Assignment: Reproduce exactly, and only, the lines below from the one containing "export SYNTH_HDL_FRONTEND = slang" through the one containing "- Endpoints failing hold: 0 (unchanged)".

*** Data in this exercise ***

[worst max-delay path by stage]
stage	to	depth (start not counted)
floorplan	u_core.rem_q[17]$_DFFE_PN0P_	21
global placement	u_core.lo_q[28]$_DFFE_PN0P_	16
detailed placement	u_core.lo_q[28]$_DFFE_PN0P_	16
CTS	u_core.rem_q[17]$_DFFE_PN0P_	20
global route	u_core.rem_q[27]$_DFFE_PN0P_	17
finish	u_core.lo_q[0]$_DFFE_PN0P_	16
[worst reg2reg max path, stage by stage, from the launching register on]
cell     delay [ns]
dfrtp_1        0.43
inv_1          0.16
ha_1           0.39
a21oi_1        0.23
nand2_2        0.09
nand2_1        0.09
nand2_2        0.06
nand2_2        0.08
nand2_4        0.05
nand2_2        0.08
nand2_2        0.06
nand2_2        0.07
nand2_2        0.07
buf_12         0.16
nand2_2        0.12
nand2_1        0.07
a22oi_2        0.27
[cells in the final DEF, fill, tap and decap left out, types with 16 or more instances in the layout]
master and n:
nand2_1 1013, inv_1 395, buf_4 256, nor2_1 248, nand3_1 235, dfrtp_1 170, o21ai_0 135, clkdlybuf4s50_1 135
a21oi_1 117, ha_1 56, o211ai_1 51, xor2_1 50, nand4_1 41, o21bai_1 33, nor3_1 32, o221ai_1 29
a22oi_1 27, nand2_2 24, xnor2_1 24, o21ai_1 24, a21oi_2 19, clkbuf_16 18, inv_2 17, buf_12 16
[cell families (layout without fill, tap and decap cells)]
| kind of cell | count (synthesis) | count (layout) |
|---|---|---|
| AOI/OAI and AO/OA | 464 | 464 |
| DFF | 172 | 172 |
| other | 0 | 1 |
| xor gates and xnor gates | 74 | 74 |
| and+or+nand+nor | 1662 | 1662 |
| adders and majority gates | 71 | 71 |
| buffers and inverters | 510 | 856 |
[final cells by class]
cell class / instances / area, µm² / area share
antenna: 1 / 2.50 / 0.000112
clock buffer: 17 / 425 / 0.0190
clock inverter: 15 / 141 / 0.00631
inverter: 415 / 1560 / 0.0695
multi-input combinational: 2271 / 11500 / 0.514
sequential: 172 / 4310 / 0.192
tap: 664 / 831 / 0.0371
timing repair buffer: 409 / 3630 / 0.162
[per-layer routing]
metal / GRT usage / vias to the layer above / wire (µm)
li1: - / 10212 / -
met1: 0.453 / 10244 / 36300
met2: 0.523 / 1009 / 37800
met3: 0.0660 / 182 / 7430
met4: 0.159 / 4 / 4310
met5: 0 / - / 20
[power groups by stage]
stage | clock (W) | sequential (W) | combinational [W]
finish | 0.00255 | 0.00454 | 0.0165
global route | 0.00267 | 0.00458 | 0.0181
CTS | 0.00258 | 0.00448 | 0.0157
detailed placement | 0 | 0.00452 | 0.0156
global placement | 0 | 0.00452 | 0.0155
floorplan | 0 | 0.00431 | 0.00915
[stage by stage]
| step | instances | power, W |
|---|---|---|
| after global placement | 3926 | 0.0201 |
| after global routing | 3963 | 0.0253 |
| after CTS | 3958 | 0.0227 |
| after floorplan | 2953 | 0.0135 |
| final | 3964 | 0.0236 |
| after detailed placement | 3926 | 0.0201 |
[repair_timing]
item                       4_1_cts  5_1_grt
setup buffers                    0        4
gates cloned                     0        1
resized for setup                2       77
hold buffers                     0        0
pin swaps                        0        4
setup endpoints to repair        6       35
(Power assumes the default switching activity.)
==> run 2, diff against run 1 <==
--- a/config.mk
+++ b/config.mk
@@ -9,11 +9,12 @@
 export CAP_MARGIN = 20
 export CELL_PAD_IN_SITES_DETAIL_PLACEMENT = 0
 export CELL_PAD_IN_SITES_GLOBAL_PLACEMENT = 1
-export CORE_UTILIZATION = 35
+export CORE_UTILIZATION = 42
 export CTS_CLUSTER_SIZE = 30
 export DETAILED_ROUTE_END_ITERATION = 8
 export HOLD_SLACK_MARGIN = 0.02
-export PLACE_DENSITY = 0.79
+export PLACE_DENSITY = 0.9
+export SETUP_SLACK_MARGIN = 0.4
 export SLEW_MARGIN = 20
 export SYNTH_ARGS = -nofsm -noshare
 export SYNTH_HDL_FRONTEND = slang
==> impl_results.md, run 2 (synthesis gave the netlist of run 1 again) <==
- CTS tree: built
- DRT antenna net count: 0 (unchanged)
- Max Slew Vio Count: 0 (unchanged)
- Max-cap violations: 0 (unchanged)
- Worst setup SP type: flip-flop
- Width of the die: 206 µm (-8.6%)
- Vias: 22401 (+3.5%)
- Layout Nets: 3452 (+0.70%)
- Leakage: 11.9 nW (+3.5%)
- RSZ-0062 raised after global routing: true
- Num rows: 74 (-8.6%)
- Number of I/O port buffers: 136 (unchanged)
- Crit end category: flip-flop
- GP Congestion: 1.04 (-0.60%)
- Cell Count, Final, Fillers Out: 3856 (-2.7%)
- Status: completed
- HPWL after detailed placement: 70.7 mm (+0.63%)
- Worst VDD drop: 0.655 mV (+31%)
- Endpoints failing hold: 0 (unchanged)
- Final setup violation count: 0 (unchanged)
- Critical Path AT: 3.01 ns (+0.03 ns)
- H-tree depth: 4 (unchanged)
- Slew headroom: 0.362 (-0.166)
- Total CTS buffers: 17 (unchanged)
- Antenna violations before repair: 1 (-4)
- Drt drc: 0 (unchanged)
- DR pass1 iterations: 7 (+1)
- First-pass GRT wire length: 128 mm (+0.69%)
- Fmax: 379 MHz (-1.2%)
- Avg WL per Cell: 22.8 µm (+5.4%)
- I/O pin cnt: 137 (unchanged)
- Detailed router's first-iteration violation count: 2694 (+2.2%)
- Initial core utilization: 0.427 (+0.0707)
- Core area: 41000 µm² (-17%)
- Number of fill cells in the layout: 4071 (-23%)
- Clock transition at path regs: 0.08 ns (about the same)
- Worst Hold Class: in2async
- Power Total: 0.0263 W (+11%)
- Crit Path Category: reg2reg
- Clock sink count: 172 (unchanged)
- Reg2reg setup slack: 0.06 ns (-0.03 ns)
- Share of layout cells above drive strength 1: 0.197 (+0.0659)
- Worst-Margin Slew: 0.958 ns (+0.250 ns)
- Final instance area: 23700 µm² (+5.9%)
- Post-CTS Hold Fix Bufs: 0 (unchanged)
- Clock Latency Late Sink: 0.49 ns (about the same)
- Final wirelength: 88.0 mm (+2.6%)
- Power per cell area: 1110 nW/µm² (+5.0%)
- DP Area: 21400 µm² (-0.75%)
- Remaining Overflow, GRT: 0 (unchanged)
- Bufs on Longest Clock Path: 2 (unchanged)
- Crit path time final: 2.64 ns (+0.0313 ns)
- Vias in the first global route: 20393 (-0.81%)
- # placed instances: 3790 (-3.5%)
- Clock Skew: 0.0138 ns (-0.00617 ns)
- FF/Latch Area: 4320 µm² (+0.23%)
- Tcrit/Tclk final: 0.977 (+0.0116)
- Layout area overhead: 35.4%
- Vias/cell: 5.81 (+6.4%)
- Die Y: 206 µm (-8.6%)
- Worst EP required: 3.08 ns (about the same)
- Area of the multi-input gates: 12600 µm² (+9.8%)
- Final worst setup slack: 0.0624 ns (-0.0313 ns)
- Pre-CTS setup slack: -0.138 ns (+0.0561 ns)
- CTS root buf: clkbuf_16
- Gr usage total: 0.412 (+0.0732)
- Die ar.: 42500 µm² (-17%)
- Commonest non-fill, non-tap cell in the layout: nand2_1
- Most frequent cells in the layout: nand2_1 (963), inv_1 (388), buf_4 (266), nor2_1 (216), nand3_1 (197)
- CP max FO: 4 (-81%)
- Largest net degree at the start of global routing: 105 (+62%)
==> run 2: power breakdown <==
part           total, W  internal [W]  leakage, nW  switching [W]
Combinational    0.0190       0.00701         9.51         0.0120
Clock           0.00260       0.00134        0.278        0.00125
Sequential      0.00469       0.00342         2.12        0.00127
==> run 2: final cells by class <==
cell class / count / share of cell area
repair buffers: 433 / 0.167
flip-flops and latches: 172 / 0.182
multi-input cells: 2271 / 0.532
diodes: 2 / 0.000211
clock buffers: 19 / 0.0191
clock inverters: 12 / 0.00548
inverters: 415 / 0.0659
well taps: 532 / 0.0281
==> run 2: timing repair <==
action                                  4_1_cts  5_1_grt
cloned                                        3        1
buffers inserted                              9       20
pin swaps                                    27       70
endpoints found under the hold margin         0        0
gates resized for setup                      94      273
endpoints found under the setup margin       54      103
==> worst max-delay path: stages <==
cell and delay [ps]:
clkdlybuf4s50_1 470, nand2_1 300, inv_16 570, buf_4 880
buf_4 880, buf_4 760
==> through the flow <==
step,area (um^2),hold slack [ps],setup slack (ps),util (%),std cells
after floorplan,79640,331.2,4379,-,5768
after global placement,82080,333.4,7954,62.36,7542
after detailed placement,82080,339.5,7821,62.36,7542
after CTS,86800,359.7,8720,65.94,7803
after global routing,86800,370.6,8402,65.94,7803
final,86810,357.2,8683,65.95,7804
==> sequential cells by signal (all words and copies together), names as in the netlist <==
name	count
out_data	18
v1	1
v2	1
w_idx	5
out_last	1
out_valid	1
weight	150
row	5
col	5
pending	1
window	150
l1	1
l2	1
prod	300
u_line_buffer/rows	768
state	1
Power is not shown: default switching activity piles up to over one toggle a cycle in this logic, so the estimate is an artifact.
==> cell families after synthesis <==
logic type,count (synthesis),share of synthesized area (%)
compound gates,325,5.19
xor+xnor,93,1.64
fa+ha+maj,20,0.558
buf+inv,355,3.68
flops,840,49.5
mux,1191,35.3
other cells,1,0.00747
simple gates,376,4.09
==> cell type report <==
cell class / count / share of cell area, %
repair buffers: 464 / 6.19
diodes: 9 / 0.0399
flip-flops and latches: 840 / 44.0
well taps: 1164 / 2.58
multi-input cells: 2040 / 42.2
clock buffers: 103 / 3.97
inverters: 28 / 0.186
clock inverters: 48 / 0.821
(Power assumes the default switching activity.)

*** End of Data in this exercise ***

Solution:
 export SYNTH_HDL_FRONTEND = slang
==> impl_results.md, run 2 (synthesis gave the netlist of run 1 again) <==
- CTS tree: built
- DRT antenna net count: 0 (unchanged)
- Max Slew Vio Count: 0 (unchanged)
- Max-cap violations: 0 (unchanged)
- Worst setup SP type: flip-flop
- Width of the die: 206 µm (-8.6%)
- Vias: 22401 (+3.5%)
- Layout Nets: 3452 (+0.70%)
- Leakage: 11.9 nW (+3.5%)
- RSZ-0062 raised after global routing: true
- Num rows: 74 (-8.6%)
- Number of I/O port buffers: 136 (unchanged)
- Crit end category: flip-flop
- GP Congestion: 1.04 (-0.60%)
- Cell Count, Final, Fillers Out: 3856 (-2.7%)
- Status: completed
- HPWL after detailed placement: 70.7 mm (+0.63%)
- Worst VDD drop: 0.655 mV (+31%)
- Endpoints failing hold: 0 (unchanged)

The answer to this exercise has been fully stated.